Meetings between senior executives of another FTSE-100 company and Ed Balls, Mr Miliband's finance spokesman, were much more constructive, one source said, and other execs noted that politicians often change their tone once in power.

A source familiar with Labour said the party was also being punished for its plans to tax the rich more, which include a"mansion tax" on expensive properties as well as a higher rate of income tax for the top earners.

But as the election approaches, with no clear winner in prospect, Miliband has been compared with some of the most anti-business Labour leaders of the 1980s, when an ideological battle raged over the role of the free market and the state.

He has billed Mr Cameron's Conservatives as the 'party of the rich' with one set of rules to its friends who avoid tax, and another entirely fir those who cheat the benefit system.

A recent opinion poll showed the approach was gaining traction, with nearly twice as many Britons thinking Miliband is on the side of ordinary people as opposed to those who think he is a danger to the economy.

But it has set alarms ringing not only in the shining towers of London but in offices and factories up and down the country. "It's an easy trick for politicians to point at business and call them fat cats," said Richard Steele, the non-executive chairman of pottery company Portmeirion, which employs 600 people and is based in Stoke on Trent, central England. "But interventionism is dangerous, Ed Miliband must understand that there are laws of unintended consequences."

Voting Conservative however is no easy option for business.

Facing a growing threat from the anti-EU UKIP party and a number of his own party members, Mr Cameron has vowed to clamp down on immigration and renegotiate Britain's ties with Brussels.

Several top British chief executives have told Reuters they fear the "nightmare" uncertainty a referendum would bring.

Some, speaking on condition of anonymity, said the issue was now so toxic it could only be settled with a vote, and they would like to see a reduction in the bureaucracy coming from Brussels. But the sooner it can happen the better.

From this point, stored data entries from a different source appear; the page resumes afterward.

Source: an optimization exercise on an open RTL-to-GDS flow (aim: a short achievable clock period and few clock cycles per item). Production flows keep margins and buffers that such runs may drop. Function was checked by simulation only, so behaviour that the tests miss may differ from the original. Power figures rest on the tool's default switching activity, not on a simulated workload.

==> inputs of build 62 <==
==> flow/design.v (excerpt) <==
module rs_core (
  input  logic                    clk,
  input  logic                    reset,
  input  logic                    req,
  input  tomasulo_pkg::op_t       op,
  input  tomasulo_pkg::reg_addr_t dst,
  input  tomasulo_pkg::reg_addr_t src1,
  input  tomasulo_pkg::reg_addr_t src2,
  input  logic                    has_imm,
  input  tomasulo_pkg::word_t     imm,
  output logic                    ack,
  input  tomasulo_pkg::reg_addr_t rd_addr,
  output tomasulo_pkg::tag_t      rd_tag,
  output tomasulo_pkg::word_t     rd_data
);
  logic fire, is_mv, is_exec;
  tomasulo_pkg::word_t op1_data, op2_data, b_data, mv_data;
  logic                    disp_valid, disp_mul;
  tomasulo_pkg::reg_addr_t disp_dst;
  tomasulo_pkg::word_t     disp_a, disp_b;
  logic                    wb_valid;
  tomasulo_pkg::reg_addr_t wb_reg;
  tomasulo_pkg::word_t     wb_data;
  issue_ctrl issue (.clk, .reset, .req, .ack, .fire);
  assign is_mv   = (op == tomasulo_pkg::OP_MV);
  assign is_exec = (op == tomasulo_pkg::OP_ADD) || (op == tomasulo_pkg::OP_MUL);
  assign b_data  = has_imm ? imm : op2_data;
  assign mv_data = has_imm ? imm : op1_data;
  reg_status status (
    .clk, .reset, .src1, .src2,
    .op1_data, .op2_data,
    .iss_en(fire && (is_mv || is_exec)), .iss_mv(is_mv), .iss_reg(dst), .iss_data(mv_data),
    .wb_valid, .wb_reg, .wb_data,
    .rd_addr, .rd_tag, .rd_data
  );
  res_station rs (
    .clk, .reset, .alloc(fire && is_exec), .is_mul(op == tomasulo_pkg::OP_MUL),
    .dst, .a_data(op1_data), .b_data,
    .disp_valid, .disp_mul, .disp_dst, .disp_a, .disp_b
  );
  exec_units units (
    .clk, .reset,
    .in_valid(disp_valid), .in_mul(disp_mul), .in_dst(disp_dst),
    .in_a(disp_a), .in_b(disp_b),
    .wb_valid, .wb_reg, .wb_data
  );
endmodule
export LEC_CHECK = 0
export ABC_CLOCK_PERIOD_IN_PS = 4000
export CAP_MARGIN = 20
export CORE_MARGIN = 2
export CORE_UTILIZATION = 40
export SETUP_SLACK_MARGIN = 5
export SLEW_MARGIN = 20
create_clock -name core_clock -period 10.0 [get_ports {clk}]
run.sh (not shown) runs the stock make flow with config.mk's settings and CLKGATE_MAP_FILE= SYNTH_SCRIPT=/design/flow/synth_recipe.tcl, a recipe that flattens the netlist after the stock synthesis.
==> inputs of trial 36, as changes to build 62 <==
- CORE_UTILIZATION: 40 -> 60
- TNS_END_PERCENT: unset -> 100
==> inputs of build 23, as changes to build 62 <==
- ABC_CLOCK_PERIOD_IN_PS: 4000 -> unset
- SETUP_SLACK_MARGIN: 5 -> unset
==> inputs of build 96, as changes to build 62 <==
==> flow/design.v (replaced) <==
package tomasulo_pkg;
  localparam int WORD_W   = 32;
  localparam int NUM_REGS = 8;
  localparam int REG_AW   = 3;
  localparam int TAG_W    = 4;
  localparam int NUM_ROWS = 8;  
  typedef logic [WORD_W-1:0] word_t;
  typedef logic [REG_AW-1:0] reg_addr_t;
  typedef logic [TAG_W-1:0]  tag_t;
  typedef enum logic [1:0] {
    OP_ADD  = 2'd0,
    OP_MUL  = 2'd1,
    OP_MV   = 2'd2,
    OP_HALT = 2'd3
  } op_t;
  function automatic logic [2*WORD_W-1:0] csa(input word_t x, input word_t y, input word_t z);
    word_t s, c;
    s = x ^ y ^ z;
    c = ((x & y) | (x & z) | (y & z)) << 1;
    csa = {c, s};
  endfunction
endpackage
module reg_status (
  input  logic                    clk,
  input  logic                    reset,
  input  tomasulo_pkg::reg_addr_t src1,
  input  tomasulo_pkg::reg_addr_t src2,
  output tomasulo_pkg::word_t     op1_data,
  output tomasulo_pkg::word_t     op2_data,
  input  logic                    iss_en,
  input  logic                    iss_imm_mv,
  input  tomasulo_pkg::reg_addr_t iss_reg,
  input  tomasulo_pkg::word_t     iss_data,
  input  logic                    wb_valid,
  input  tomasulo_pkg::reg_addr_t wb_reg,
  input  tomasulo_pkg::word_t     wb_data,
  input  tomasulo_pkg::reg_addr_t rd_addr,
  output tomasulo_pkg::tag_t      rd_tag,
  output tomasulo_pkg::word_t     rd_data
);
  tomasulo_pkg::word_t               rf [0:tomasulo_pkg::NUM_REGS-1];
  logic [tomasulo_pkg::NUM_REGS-1:0] pend;
  assign op1_data = rf[src1];
  assign op2_data = rf[src2];
  assign rd_tag  = {{(tomasulo_pkg::TAG_W-1){1'b0}}, pend[rd_addr]};
  assign rd_data = rf[rd_addr];
  always_ff @(posedge clk) begin
    if (reset) begin
      for (int r = 0; r < tomasulo_pkg::NUM_REGS; r++) begin
        rf[r]   <= '0;
        pend[r] <= 1'b0;
      end
    end else begin
      for (int r = 0; r < tomasulo_pkg::NUM_REGS; r++) begin
        if (wb_valid && wb_reg == tomasulo_pkg::reg_addr_t'(r)) begin
          rf[r]   <= wb_data;
          pend[r] <= 1'b0;
        end
        if (iss_en && iss_reg == tomasulo_pkg::reg_addr_t'(r)) begin
          if (iss_imm_mv) rf[r] <= iss_data;
          pend[r] <= !iss_imm_mv;
        end
      end
    end
  end
endmodule
module res_station (
  input  logic                    clk,
  input  logic                    reset,
  input  logic                    alloc,
  input  tomasulo_pkg::op_t       op,
  input  tomasulo_pkg::reg_addr_t dst,
  input  tomasulo_pkg::reg_addr_t src1,
  input  tomasulo_pkg::reg_addr_t src2,
  input  logic                    has_imm,
  input  tomasulo_pkg::word_t     imm,
  output logic                    disp_valid,
  output tomasulo_pkg::op_t       disp_op,
  output tomasulo_pkg::reg_addr_t disp_dst,
  output tomasulo_pkg::reg_addr_t disp_src1,
  output tomasulo_pkg::reg_addr_t disp_src2,
  output logic                    disp_has_imm,
  output tomasulo_pkg::word_t     disp_imm
);
  always_ff @(posedge clk) begin
    if (reset) disp_valid <= 1'b0;
    else       disp_valid <= alloc;
  end
  always_ff @(posedge clk) begin
    disp_op      <= op;
    disp_dst     <= dst;
    disp_src1    <= src1;
    disp_src2    <= src2;
    disp_has_imm <= has_imm;
    disp_imm     <= imm;
  end
endmodule
module exec_units (
  input  logic                    clk,
  input  logic                    reset,
  input  logic                    in_valid,
  input  tomasulo_pkg::op_t       in_op,
  input  tomasulo_pkg::reg_addr_t in_dst,
  input  tomasulo_pkg::word_t     in_a,
  input  tomasulo_pkg::word_t     in_b,
  input  logic                    in_has_imm,
  input  tomasulo_pkg::word_t     in_imm,
  output logic                    wb_valid,
  output tomasulo_pkg::reg_addr_t wb_reg,
  output tomasulo_pkg::word_t     wb_data
);
  localparam int W = tomasulo_pkg::WORD_W;
  localparam int N = W / 2;  
  localparam int R = tomasulo_pkg::NUM_ROWS;
  tomasulo_pkg::word_t a, b;
  logic                is_mul;
  assign a      = in_a;
  assign b      = (in_op == tomasulo_pkg::OP_MV) ? '0 : in_has_imm ? in_imm : in_b;
  assign is_mul = (in_op == tomasulo_pkg::OP_MUL);
  tomasulo_pkg::word_t pp [0:N];
  logic [W:0]          bx;
  assign bx = {b, 1'b0};
  always_comb begin
    pp[N] = '0;
    for (int i = 0; i < N; i++) begin
      logic neg, one, two;
      tomasulo_pkg::word_t mag;
      neg = bx[2*i+2];
      one = bx[2*i+1] ^ bx[2*i];
      two = (bx[2*i+2] & ~bx[2*i+1] & ~bx[2*i]) | (~bx[2*i+2] & bx[2*i+1] & bx[2*i]);
      mag = ({W{one}} & a) | ({W{two}} & (a << 1));
      pp[i] = ({W{neg}} ^ mag) << (2*i);
      pp[N][2*i] = neg;
    end
  end
  tomasulo_pkg::word_t l1 [0:11];
  tomasulo_pkg::word_t l2 [0:7];
  always_comb begin
    for (int k = 0; k < 5; k++)
      {l1[2*k+1], l1[2*k]} = tomasulo_pkg::csa(pp[3*k], pp[3*k+1], pp[3*k+2]);
    l1[10] = pp[15];
    l1[11] = pp[16];
    for (int k = 0; k < 4; k++)
      {l2[2*k+1], l2[2*k]} = tomasulo_pkg::csa(l1[3*k], l1[3*k+1], l1[3*k+2]);
  end
  logic                    s2_valid;
  tomasulo_pkg::reg_addr_t s2_dst;
  tomasulo_pkg::word_t     s2_row [0:R-1];
  always_ff @(posedge clk) begin
    if (reset) s2_valid <= 1'b0;
    else       s2_valid <= in_valid;
  end
  always_ff @(posedge clk) begin
    s2_dst <= in_dst;
    if (is_mul) begin
      for (int k = 0; k < R; k++) s2_row[k] <= l2[k];
    end else begin
      s2_row[0] <= a;
      s2_row[1] <= b;
      for (int k = 2; k < R; k++) s2_row[k] <= '0;
    end
  end
  tomasulo_pkg::word_t l3 [0:5];
  tomasulo_pkg::word_t l4 [0:3];
  tomasulo_pkg::word_t l5 [0:2];
  tomasulo_pkg::word_t l6 [0:1];
  always_comb begin
    {l3[1], l3[0]} = tomasulo_pkg::csa(s2_row[0], s2_row[1], s2_row[2]);
    {l3[3], l3[2]} = tomasulo_pkg::csa(s2_row[3], s2_row[4], s2_row[5]);
    l3[4] = s2_row[6];
    l3[5] = s2_row[7];
    {l4[1], l4[0]} = tomasulo_pkg::csa(l3[0], l3[1], l3[2]);
    {l4[3], l4[2]} = tomasulo_pkg::csa(l3[3], l3[4], l3[5]);
    {l5[1], l5[0]} = tomasulo_pkg::csa(l4[0], l4[1], l4[2]);
    l5[2] = l4[3];
    {l6[1], l6[0]} = tomasulo_pkg::csa(l5[0], l5[1], l5[2]);
  end
  assign wb_valid = s2_valid;
  assign wb_reg   = s2_dst;
  assign wb_data  = l6[0] + l6[1];
endmodule
module issue_ctrl (
  input  logic clk,
  input  logic reset,
  input  logic req,
  output logic ack,
  output logic fire
);
  logic ack_q;
  always_ff @(posedge clk) begin
    if (reset) ack_q <= 1'b0;
    else       ack_q <= req;
  end
  assign ack  = ack_q;
  assign fire = req && !ack_q && !reset;
endmodule
module rs_core (
  input  logic                    clk,
  input  logic                    reset,
  input  logic                    req,
  input  tomasulo_pkg::op_t       op,
  input  tomasulo_pkg::reg_addr_t dst,
  input  tomasulo_pkg::reg_addr_t src1,
  input  tomasulo_pkg::reg_addr_t src2,
  input  logic                    has_imm,
  input  tomasulo_pkg::word_t     imm,
  output logic                    ack,
  input  tomasulo_pkg::reg_addr_t rd_addr,
  output tomasulo_pkg::tag_t      rd_tag,
  output tomasulo_pkg::word_t     rd_data
);
  logic fire, imm_mv, is_exec;
  logic                    disp_valid, disp_has_imm;
  tomasulo_pkg::op_t       disp_op;
  tomasulo_pkg::reg_addr_t disp_dst, disp_src1, disp_src2;
  tomasulo_pkg::word_t     disp_imm, op1_data, op2_data;
  logic                    wb_valid;
  tomasulo_pkg::reg_addr_t wb_reg;
  tomasulo_pkg::word_t     wb_data;
  issue_ctrl issue (.clk, .reset, .req, .ack, .fire);
  assign imm_mv  = (op == tomasulo_pkg::OP_MV) && has_imm;
  assign is_exec = (op != tomasulo_pkg::OP_HALT) && !imm_mv;
  reg_status status (
    .clk, .reset, .src1(disp_src1), .src2(disp_src2),
    .op1_data, .op2_data,
    .iss_en(fire && (op != tomasulo_pkg::OP_HALT)), .iss_imm_mv(imm_mv), .iss_reg(dst), .iss_data(imm),
    .wb_valid, .wb_reg, .wb_data,
    .rd_addr, .rd_tag, .rd_data
  );
  res_station rs (
    .clk, .reset, .alloc(fire && is_exec),
    .op, .dst, .src1, .src2, .has_imm, .imm,
    .disp_valid, .disp_op, .disp_dst, .disp_src1, .disp_src2, .disp_has_imm, .disp_imm
  );
  exec_units units (
    .clk, .reset,
    .in_valid(disp_valid), .in_op(disp_op), .in_dst(disp_dst),
    .in_a(op1_data), .in_b(op2_data), .in_has_imm(disp_has_imm), .in_imm(disp_imm),
    .wb_valid, .wb_reg, .wb_data
  );
endmodule
==> key figures <==
Outcome
  • Status: complete, no violations

Worst setup path
  • Slowest-stage cell, CP: a21oi_2
  • Worst path bufs/invs: 4
  • Worst Setup SP: rd_addr[2]

Placement
  • GPL Wtd Cong: between 1 and 1.5

Timing
  • Fmax: roughly 0.18 GHz
  • Slew @ Worst Pin: around 1.2 ns
  • Minimum clock period: between 5 and 6 ns

Yosys
  • Area share of fa/ha/maj cells after synthesis: 0.151

Floorplan
  • Chip height: approximately 320 um
  • Die X: 320 um
  • TAP cells: approximately 1300

Cells and area
  • Multi-input combinational cell area: 28900 um^2
(the above is from build 62)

"Despite being pro-European, the damage Labour could do is clearly much bigger than the positive of their position on Europe," the chief executive of one FTSE 100 company said, adding that it would be better to have Cameron win the election and then win a referendum to keep Britain in the EU.

For Portmeirion's Mr Steele though, the very prospect is terrifying. While he accepts that the Conservatives are more a friend of business, he worries that an exit from Europe would hit London's position as a financial centre. "I feel as though they are (raising the stakes) and I'll be really frightened if they get it wrong," he said.

Several CEOs said they would be willing to drop their usual reluctance to speak out and campaign for Britain to stay within the EU, following a similar approach taken in Scotland when business leaders campaigned to keep the country together.

"If we're going to have (a referendum), let's have it quickly," Jerry Buhlmann, CEO of the 23,000-strong Dentsu Aegis Network marketing firm, told Reuters.

"It is legitimate for business to have a point of view. We're not the bad guys."